*** Opening of Information shown ***

**config.mk**
```make
export PLATFORM = sky130hd
export DESIGN_NAME = clkdiv_sel
export DESIGN_NICKNAME = d
export VERILOG_FILES = /design/src/rtl/clkdiv_sel.sv
export SDC_FILE = /design/constraint.sdc
export NUM_CORES = 1
export LEC_CHECK = 0
export CAP_MARGIN = 40
export CELL_PAD_IN_SITES_DETAIL_PLACEMENT = 0
export CELL_PAD_IN_SITES_GLOBAL_PLACEMENT = 2
export CORE_MARGIN = 3
export CORE_UTILIZATION = 35
export DETAILED_ROUTE_END_ITERATION = 7
export GPL_TIMING_DRIVEN = 0
export PLACE_DENSITY = 0.94
export SYNTH_ARGS = -nofsm -noshare
export SYNTH_HDL_FRONTEND = slang
export SYNTH_SLANG_ARGS = --single-unit
```
**constraint.sdc**
```tcl
create_clock -name clk -period 6.7 [get_ports clk]
set_input_delay 2.01 -clock clk [delete_from_list [all_inputs] [get_ports clk]]
set_output_delay 2.01 -clock clk [all_outputs]
set_load 0.02 [all_outputs]
```
**src/rtl/clkdiv_sel.sv**
```systemverilog
module clkdiv_sel #(
  parameter int N_PAR     = 4,
  parameter int SEL_W     = 3,
  parameter int SEL_SHIFT = 0,
  parameter int PRE_W     = 4,
  parameter int PRE_SHIFT = 8,
  parameter int DIV_W     = 8,
  parameter int DIV_SHIFT = 4,
  parameter int FRAC_W    = 2
) (
  input  logic             clk,
  input  logic             rst_n,
  input  logic             gate_en,
  input  logic [N_PAR-1:0] par_en,
  input  logic             cfg_we,
  input  logic [1:0]       cfg_addr,
  input  logic [31:0]      cfg_wdata,
  output logic             trig_busy,
  output logic             pretrig_busy,
  output logic             tick_o,
  output logic             sel_err
);
  localparam int AW = DIV_W + 2;
  localparam logic [AW-1:0] ONE = AW'(1) << FRAC_W;

  logic [DIV_W-1:0] div_sh, div_act;
  logic [SEL_W-1:0] sel_sh, sel_act;
  logic [PRE_W-1:0] pre_sh, pre_act, pcnt;
  logic [AW-1:0]    acc, dscale, nxt;
  logic             pend_div, pend_pre;
  logic [1:0]       cd_div, cd_pre;
  logic             p_raw, p, sel_ok, pre_tick, fire;
  logic             commit_div, commit_pre, wr_trig;

  always_comb begin
    p_raw = 1'b0;
    for (int i = 0; i < N_PAR; i++)
      if (sel_act == SEL_W'(i)) p_raw = par_en[i];
  end

  assign sel_ok   = 32'(sel_act) < N_PAR;
  assign p        = gate_en & sel_ok & p_raw;
  assign pre_tick = p & (pcnt == pre_act);
  assign dscale   = AW'(div_act) + ONE;
  assign nxt      = acc + ONE;
  assign fire     = pre_tick & (nxt >= dscale);

  assign wr_trig    = cfg_we & (cfg_addr == 2'd2) & gate_en;
  assign commit_div = pend_div & gate_en & (fire | ~sel_ok);
  assign commit_pre = pend_pre & gate_en & (pre_tick | ~sel_ok);

  assign trig_busy    = pend_div | (cd_div != 2'd0);
  assign pretrig_busy = pend_pre | (cd_pre != 2'd0);

  always_ff @(posedge clk) begin
    if (!rst_n) begin
      div_sh <= '0;
      sel_sh <= '0;
      pre_sh <= '0;
    end else if (cfg_we) begin
      if (cfg_addr == 2'd0) div_sh <= cfg_wdata[DIV_SHIFT +: DIV_W];
      if (cfg_addr == 2'd1) begin
        sel_sh <= cfg_wdata[SEL_SHIFT +: SEL_W];
        pre_sh <= cfg_wdata[PRE_SHIFT +: PRE_W];
      end
    end
  end

  always_ff @(posedge clk) begin
    if (!rst_n) begin
      pend_div <= 1'b0;
      cd_div   <= 2'd0;
    end else if (commit_div) begin
      pend_div <= 1'b0;
      cd_div   <= 2'd2;
    end else begin
      if (wr_trig && cfg_wdata[0]) pend_div <= 1'b1;
      if (cd_div != 2'd0) cd_div <= cd_div - 2'd1;
    end
  end

  always_ff @(posedge clk) begin
    if (!rst_n) begin
      pend_pre <= 1'b0;
      cd_pre   <= 2'd0;
    end else if (commit_pre) begin
      pend_pre <= 1'b0;
      cd_pre   <= 2'd2;
    end else begin
      if (wr_trig && cfg_wdata[1]) pend_pre <= 1'b1;
      if (cd_pre != 2'd0) cd_pre <= cd_pre - 2'd1;
    end
  end

  always_ff @(posedge clk) begin
    if (!rst_n) begin
      sel_act <= '0;
      pre_act <= '0;
      pcnt    <= '0;
      sel_err <= 1'b0;
    end else if (commit_pre) begin
      sel_act <= sel_sh;
      pre_act <= pre_sh;
      pcnt    <= '0;
      if (32'(sel_sh) >= N_PAR) sel_err <= 1'b1;
    end else if (p) begin
      pcnt <= pre_tick ? '0 : pcnt + 1'b1;
    end
  end

  always_ff @(posedge clk) begin
    if (!rst_n) begin
      div_act <= '0;
      acc     <= '0;
      tick_o  <= 1'b0;
    end else begin
      tick_o <= fire;
      if (commit_div) begin
        div_act <= div_sh;
        acc     <= '0;
      end else if (pre_tick) begin
        acc <= fire ? nxt - dscale : nxt;
      end
    end
  end
endmodule


```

*** Close of Information shown ***

Print out the entire listing above without any change.

**config.mk**
```make
export PLATFORM = sky130hd
export DESIGN_NAME = clkdiv_sel
export DESIGN_NICKNAME = d
export VERILOG_FILES = /design/src/rtl/clkdiv_sel.sv
export SDC_FILE = /design/constraint.sdc
export NUM_CORES = 1
export LEC_CHECK = 0
export CAP_MARGIN = 40
export CELL_PAD_IN_SITES_DETAIL_PLACEMENT = 0
export CELL_PAD_IN_SITES_GLOBAL_PLACEMENT = 2
export CORE_MARGIN = 3
export CORE_UTILIZATION = 35
export DETAILED_ROUTE_END_ITERATION = 7
export GPL_TIMING_DRIVEN = 0
export PLACE_DENSITY = 0.94
export SYNTH_ARGS = -nofsm -noshare
export SYNTH_HDL_FRONTEND = slang
export SYNTH_SLANG_ARGS = --single-unit
```
**constraint.sdc**
```tcl
create_clock -name clk -period 6.7 [get_ports clk]
set_input_delay 2.01 -clock clk [delete_from_list [all_inputs] [get_ports clk]]
set_output_delay 2.01 -clock clk [all_outputs]
set_load 0.02 [all_outputs]
```
**src/rtl/clkdiv_sel.sv**
```systemverilog
module clkdiv_sel #(
  parameter int N_PAR     = 4,
  parameter int SEL_W     = 3,
  parameter int SEL_SHIFT = 0,
  parameter int PRE_W     = 4,
  parameter int PRE_SHIFT = 8,
  parameter int DIV_W     = 8,
  parameter int DIV_SHIFT = 4,
  parameter int FRAC_W    = 2
) (
  input  logic             clk,
  input  logic             rst_n,
  input  logic             gate_en,
  input  logic [N_PAR-1:0] par_en,
  input  logic             cfg_we,
  input  logic [1:0]       cfg_addr,
  input  logic [31:0]      cfg_wdata,
  output logic             trig_busy,
  output logic             pretrig_busy,
  output logic             tick_o,
  output logic             sel_err
);
  localparam int AW = DIV_W + 2;
  localparam logic [AW-1:0] ONE = AW'(1) << FRAC_W;

  logic [DIV_W-1:0] div_sh, div_act;
  logic [SEL_W-1:0] sel_sh, sel_act;
  logic [PRE_W-1:0] pre_sh, pre_act, pcnt;
  logic [AW-1:0]    acc, dscale, nxt;
  logic             pend_div, pend_pre;
  logic [1:0]       cd_div, cd_pre;
  logic             p_raw, p, sel_ok, pre_tick, fire;
  logic             commit_div, commit_pre, wr_trig;

  always_comb begin
    p_raw = 1'b0;
    for (int i = 0; i < N_PAR; i++)
      if (sel_act == SEL_W'(i)) p_raw = par_en[i];
  end

  assign sel_ok   = 32'(sel_act) < N_PAR;
  assign p        = gate_en & sel_ok & p_raw;
  assign pre_tick = p & (pcnt == pre_act);
  assign dscale   = AW'(div_act) + ONE;
  assign nxt      = acc + ONE;
  assign fire     = pre_tick & (nxt >= dscale);

  assign wr_trig    = cfg_we & (cfg_addr == 2'd2) & gate_en;
  assign commit_div = pend_div & gate_en & (fire | ~sel_ok);
  assign commit_pre = pend_pre & gate_en & (pre_tick | ~sel_ok);

  assign trig_busy    = pend_div | (cd_div != 2'd0);
  assign pretrig_busy = pend_pre | (cd_pre != 2'd0);

  always_ff @(posedge clk) begin
    if (!rst_n) begin
      div_sh <= '0;
      sel_sh <= '0;
      pre_sh <= '0;
    end else if (cfg_we) begin
      if (cfg_addr == 2'd0) div_sh <= cfg_wdata[DIV_SHIFT +: DIV_W];
      if (cfg_addr == 2'd1) begin
        sel_sh <= cfg_wdata[SEL_SHIFT +: SEL_W];
        pre_sh <= cfg_wdata[PRE_SHIFT +: PRE_W];
      end
    end
  end

  always_ff @(posedge clk) begin
    if (!rst_n) begin
      pend_div <= 1'b0;
      cd_div   <= 2'd0;
    end else if (commit_div) begin
      pend_div <= 1'b0;
      cd_div   <= 2'd2;
    end else begin
      if (wr_trig && cfg_wdata[0]) pend_div <= 1'b1;
      if (cd_div != 2'd0) cd_div <= cd_div - 2'd1;
    end
  end

  always_ff @(posedge clk) begin
    if (!rst_n) begin
      pend_pre <= 1'b0;
      cd_pre   <= 2'd0;
    end else if (commit_pre) begin
      pend_pre <= 1'b0;
      cd_pre   <= 2'd2;
    end else begin
      if (wr_trig && cfg_wdata[1]) pend_pre <= 1'b1;
      if (cd_pre != 2'd0) cd_pre <= cd_pre - 2'd1;
    end
  end

  always_ff @(posedge clk) begin
    if (!rst_n) begin
      sel_act <= '0;
      pre_act <= '0;
      pcnt    <= '0;
      sel_err <= 1'b0;
    end else if (commit_pre) begin
      sel_act <= sel_sh;
      pre_act <= pre_sh;
      pcnt    <= '0;
      if (32'(sel_sh) >= N_PAR) sel_err <= 1'b1;
    end else if (p) begin
      pcnt <= pre_tick ? '0 : pcnt + 1'b1;
    end
  end

  always_ff @(posedge clk) begin
    if (!rst_n) begin
      div_act <= '0;
      acc     <= '0;
      tick_o  <= 1'b0;
    end else begin
      tick_o <= fire;
      if (commit_div) begin
        div_act <= div_sh;
        acc     <= '0;
      end else if (pre_tick) begin
        acc <= fire ? nxt - dscale : nxt;
      end
    end
  end
endmodule


```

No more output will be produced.